• [MATERIAL FOR THIS TASK]:
- - - - - - -
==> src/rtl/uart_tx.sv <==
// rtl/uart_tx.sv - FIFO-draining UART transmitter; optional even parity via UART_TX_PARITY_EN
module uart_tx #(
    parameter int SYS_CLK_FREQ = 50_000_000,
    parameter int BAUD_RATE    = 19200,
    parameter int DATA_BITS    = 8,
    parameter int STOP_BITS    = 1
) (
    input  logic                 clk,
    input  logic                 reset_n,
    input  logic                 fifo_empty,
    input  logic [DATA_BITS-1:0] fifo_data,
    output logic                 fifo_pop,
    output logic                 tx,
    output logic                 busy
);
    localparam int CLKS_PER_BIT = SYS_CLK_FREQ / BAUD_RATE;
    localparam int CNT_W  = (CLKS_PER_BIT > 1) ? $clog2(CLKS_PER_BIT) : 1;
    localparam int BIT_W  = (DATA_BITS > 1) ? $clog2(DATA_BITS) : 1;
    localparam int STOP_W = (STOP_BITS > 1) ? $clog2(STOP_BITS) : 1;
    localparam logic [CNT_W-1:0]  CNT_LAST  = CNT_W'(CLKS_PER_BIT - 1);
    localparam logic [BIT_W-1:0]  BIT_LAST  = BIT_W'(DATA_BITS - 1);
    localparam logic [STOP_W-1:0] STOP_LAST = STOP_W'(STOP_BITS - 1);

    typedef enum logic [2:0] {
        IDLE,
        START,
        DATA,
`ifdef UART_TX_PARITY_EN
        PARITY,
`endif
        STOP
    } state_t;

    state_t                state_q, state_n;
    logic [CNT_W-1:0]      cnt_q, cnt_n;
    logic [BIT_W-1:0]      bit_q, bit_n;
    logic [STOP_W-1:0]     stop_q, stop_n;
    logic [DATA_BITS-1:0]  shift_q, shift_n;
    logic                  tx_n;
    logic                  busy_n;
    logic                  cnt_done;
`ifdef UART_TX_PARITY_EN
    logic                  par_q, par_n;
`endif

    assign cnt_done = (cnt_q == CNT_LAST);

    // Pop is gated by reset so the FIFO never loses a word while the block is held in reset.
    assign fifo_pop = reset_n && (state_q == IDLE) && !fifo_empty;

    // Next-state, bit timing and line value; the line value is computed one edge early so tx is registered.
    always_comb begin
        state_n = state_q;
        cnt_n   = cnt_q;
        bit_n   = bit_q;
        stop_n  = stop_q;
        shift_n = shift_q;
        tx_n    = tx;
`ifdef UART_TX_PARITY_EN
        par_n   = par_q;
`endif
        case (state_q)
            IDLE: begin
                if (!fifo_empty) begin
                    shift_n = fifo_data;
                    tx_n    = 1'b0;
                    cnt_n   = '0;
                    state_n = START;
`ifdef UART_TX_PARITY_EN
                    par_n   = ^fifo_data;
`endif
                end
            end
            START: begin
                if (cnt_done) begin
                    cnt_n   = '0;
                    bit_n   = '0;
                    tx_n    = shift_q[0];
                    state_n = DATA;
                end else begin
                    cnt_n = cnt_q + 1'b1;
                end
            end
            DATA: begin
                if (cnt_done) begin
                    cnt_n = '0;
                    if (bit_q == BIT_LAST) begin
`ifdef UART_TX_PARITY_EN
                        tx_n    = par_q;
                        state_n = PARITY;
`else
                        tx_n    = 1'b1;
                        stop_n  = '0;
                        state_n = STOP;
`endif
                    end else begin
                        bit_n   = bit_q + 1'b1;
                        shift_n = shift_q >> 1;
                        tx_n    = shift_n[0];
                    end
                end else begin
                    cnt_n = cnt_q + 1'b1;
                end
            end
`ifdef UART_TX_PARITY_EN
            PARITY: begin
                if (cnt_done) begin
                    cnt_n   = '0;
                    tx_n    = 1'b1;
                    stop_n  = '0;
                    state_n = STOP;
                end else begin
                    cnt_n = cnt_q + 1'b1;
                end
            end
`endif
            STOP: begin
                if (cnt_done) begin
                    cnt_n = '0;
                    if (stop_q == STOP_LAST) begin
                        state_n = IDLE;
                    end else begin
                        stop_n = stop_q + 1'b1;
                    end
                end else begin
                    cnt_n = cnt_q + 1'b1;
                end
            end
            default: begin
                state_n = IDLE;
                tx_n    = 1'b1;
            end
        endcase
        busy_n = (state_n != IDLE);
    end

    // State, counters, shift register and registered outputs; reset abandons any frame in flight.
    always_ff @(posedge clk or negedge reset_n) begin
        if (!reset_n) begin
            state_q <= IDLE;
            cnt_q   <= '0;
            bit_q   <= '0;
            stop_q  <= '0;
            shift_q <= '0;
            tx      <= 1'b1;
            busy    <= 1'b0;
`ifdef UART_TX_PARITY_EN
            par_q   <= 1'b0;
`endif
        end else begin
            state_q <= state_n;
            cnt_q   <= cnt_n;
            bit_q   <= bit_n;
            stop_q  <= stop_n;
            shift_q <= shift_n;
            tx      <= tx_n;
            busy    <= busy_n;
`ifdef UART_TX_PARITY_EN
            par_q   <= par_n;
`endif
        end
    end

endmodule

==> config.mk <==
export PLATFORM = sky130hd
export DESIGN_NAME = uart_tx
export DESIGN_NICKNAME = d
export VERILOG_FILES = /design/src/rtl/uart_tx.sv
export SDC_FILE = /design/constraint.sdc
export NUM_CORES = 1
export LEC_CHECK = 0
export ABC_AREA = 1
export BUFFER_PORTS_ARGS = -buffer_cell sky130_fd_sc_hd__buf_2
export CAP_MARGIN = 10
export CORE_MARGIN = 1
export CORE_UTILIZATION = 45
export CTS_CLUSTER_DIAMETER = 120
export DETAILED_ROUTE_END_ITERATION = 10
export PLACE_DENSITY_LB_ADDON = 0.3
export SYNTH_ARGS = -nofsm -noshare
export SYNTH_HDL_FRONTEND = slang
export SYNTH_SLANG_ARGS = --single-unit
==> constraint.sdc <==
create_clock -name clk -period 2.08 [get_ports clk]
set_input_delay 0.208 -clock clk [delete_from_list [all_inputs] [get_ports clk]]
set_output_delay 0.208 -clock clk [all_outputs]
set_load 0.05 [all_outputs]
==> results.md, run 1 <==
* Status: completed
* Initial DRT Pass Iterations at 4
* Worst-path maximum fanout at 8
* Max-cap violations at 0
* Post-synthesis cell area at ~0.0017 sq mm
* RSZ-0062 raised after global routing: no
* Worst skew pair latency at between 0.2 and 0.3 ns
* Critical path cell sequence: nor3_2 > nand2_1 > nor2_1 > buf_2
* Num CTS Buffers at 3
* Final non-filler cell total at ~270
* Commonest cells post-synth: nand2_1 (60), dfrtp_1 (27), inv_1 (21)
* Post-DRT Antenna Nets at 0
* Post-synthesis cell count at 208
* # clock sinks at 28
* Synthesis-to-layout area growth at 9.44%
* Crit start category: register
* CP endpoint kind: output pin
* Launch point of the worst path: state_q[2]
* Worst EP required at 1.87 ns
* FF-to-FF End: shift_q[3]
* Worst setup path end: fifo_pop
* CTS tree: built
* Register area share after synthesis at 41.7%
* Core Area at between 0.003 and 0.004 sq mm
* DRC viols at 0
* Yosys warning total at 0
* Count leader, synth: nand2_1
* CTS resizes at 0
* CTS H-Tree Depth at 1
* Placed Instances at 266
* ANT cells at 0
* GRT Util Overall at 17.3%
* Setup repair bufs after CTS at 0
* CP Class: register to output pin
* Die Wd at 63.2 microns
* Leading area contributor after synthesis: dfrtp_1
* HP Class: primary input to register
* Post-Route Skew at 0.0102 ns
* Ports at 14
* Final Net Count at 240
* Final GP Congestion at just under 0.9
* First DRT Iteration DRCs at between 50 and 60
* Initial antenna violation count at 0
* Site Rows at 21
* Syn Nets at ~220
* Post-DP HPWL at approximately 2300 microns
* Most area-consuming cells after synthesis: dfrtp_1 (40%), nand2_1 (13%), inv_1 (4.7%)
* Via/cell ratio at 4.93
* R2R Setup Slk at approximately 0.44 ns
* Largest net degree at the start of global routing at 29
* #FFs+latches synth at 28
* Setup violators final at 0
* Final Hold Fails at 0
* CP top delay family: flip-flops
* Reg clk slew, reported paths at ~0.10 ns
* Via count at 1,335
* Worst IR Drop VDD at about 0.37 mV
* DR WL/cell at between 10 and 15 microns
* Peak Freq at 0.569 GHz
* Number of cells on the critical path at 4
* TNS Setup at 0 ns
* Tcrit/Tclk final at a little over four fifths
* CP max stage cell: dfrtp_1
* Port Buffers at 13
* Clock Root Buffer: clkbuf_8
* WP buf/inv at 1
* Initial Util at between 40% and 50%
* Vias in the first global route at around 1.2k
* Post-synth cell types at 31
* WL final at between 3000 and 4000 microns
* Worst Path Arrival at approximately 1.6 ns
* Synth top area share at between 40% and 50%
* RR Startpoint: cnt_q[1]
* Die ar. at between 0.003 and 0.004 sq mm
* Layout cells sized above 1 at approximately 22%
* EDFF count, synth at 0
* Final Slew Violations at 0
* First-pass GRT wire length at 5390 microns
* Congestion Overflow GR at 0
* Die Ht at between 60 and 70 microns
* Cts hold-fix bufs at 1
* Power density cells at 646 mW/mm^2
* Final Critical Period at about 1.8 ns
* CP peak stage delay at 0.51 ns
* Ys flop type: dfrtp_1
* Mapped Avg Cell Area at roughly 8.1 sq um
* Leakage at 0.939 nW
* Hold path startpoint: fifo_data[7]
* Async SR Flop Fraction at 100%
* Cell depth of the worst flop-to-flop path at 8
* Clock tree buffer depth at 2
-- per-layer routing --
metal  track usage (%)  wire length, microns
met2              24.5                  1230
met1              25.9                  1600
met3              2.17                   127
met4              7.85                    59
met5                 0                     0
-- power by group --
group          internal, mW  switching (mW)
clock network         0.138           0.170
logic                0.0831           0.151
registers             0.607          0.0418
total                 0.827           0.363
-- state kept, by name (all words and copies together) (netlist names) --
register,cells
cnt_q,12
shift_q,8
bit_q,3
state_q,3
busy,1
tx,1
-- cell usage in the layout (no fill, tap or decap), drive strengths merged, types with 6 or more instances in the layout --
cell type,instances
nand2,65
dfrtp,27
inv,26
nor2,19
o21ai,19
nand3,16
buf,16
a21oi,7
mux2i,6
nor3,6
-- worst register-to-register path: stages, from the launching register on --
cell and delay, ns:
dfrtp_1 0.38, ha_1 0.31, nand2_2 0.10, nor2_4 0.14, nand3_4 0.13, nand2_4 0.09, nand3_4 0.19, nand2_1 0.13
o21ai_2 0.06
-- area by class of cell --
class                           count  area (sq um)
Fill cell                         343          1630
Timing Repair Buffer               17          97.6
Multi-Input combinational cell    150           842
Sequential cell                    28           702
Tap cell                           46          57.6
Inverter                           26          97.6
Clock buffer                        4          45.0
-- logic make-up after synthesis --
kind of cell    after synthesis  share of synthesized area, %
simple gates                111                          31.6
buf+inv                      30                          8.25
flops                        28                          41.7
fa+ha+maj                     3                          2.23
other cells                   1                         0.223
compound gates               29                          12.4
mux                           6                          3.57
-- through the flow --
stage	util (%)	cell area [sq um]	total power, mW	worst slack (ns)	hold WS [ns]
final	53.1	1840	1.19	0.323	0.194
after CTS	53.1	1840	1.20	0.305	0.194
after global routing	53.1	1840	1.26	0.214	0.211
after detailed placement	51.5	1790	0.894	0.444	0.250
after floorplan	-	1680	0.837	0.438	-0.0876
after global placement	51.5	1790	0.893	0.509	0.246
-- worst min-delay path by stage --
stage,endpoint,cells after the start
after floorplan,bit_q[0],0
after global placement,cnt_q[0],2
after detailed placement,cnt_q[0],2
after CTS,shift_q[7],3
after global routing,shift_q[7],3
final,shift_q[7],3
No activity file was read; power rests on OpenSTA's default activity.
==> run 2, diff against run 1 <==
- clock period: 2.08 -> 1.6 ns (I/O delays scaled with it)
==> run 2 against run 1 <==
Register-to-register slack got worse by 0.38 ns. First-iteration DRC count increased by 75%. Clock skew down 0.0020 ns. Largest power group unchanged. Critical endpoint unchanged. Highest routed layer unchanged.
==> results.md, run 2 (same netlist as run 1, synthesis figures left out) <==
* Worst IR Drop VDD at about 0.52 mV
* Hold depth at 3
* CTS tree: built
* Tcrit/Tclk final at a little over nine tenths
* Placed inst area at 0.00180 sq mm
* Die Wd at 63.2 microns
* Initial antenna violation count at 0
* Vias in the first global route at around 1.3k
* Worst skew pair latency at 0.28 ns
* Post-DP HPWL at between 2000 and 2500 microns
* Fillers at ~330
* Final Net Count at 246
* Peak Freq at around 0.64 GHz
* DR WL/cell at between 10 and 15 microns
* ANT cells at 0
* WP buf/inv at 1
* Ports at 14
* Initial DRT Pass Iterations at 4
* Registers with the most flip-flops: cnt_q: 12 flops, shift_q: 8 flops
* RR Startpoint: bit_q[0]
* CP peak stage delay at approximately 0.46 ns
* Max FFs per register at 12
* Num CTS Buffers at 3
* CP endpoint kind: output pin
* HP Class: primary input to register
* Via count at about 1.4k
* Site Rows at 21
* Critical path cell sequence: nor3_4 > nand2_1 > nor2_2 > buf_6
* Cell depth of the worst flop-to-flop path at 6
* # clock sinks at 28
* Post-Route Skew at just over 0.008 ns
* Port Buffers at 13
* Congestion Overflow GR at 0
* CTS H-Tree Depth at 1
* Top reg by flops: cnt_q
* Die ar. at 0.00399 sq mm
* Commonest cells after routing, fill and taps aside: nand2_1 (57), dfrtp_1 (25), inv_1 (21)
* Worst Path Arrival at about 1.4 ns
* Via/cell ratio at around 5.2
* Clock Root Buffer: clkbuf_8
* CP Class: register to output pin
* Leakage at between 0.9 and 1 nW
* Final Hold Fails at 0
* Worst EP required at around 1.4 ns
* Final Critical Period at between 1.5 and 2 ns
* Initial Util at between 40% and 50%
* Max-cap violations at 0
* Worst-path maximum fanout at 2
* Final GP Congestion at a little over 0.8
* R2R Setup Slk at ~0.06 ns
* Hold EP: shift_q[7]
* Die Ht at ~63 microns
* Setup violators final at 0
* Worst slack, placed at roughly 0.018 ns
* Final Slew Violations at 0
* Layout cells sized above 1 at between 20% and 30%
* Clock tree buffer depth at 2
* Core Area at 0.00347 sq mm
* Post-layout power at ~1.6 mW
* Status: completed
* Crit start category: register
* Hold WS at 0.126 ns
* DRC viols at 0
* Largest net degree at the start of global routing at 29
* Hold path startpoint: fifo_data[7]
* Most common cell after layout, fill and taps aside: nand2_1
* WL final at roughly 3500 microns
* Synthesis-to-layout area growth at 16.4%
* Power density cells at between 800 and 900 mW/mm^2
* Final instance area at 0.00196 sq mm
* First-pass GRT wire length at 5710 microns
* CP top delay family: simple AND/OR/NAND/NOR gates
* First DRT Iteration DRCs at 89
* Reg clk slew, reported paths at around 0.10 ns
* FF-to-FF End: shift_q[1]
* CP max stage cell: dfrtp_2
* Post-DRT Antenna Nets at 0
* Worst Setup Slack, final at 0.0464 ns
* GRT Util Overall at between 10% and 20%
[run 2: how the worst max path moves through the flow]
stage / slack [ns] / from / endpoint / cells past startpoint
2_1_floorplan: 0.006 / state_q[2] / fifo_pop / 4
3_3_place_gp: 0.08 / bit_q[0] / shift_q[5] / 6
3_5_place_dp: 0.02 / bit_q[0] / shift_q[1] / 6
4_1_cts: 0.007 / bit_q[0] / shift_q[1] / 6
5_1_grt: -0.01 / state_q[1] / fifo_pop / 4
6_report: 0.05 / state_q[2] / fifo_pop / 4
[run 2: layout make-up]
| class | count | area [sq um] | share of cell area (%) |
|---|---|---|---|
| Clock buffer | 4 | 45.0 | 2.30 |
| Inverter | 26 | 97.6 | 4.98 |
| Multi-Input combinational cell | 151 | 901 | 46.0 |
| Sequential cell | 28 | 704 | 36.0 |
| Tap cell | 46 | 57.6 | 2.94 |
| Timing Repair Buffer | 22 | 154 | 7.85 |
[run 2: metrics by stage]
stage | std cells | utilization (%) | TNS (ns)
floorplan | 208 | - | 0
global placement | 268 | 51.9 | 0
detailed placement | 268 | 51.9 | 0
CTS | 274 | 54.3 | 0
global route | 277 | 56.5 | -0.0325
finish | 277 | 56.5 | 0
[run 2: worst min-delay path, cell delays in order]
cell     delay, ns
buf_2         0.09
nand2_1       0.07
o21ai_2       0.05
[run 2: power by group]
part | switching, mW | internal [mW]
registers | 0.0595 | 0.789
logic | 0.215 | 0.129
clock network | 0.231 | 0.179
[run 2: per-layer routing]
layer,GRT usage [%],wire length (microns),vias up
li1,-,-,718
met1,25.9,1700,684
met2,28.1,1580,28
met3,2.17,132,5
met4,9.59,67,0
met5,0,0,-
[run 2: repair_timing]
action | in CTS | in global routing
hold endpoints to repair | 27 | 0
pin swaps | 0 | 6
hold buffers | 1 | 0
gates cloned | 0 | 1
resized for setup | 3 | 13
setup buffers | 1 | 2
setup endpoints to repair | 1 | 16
- - - - - - -
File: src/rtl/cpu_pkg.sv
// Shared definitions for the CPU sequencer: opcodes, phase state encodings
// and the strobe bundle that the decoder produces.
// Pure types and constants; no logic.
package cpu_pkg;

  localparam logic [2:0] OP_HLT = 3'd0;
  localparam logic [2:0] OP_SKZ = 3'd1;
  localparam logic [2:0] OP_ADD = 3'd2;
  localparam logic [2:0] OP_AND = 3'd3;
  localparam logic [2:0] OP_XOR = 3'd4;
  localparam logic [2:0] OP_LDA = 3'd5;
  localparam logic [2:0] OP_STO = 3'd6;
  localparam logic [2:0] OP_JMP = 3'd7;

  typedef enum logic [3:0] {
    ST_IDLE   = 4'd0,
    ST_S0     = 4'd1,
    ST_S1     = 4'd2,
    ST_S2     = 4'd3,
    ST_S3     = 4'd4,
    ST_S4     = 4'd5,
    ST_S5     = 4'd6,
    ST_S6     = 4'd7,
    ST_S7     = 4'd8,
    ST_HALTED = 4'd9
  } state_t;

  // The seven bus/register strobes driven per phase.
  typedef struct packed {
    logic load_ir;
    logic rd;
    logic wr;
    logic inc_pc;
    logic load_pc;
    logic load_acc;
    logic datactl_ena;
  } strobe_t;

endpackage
- - - - - - -
• [ACTIVITY]:
If a line in the listing holds the word "Overall", list that line.

• [YOUR RESPONSE]:
* GRT Util Overall at 17.3%
* GRT Util Overall at between 10% and 20%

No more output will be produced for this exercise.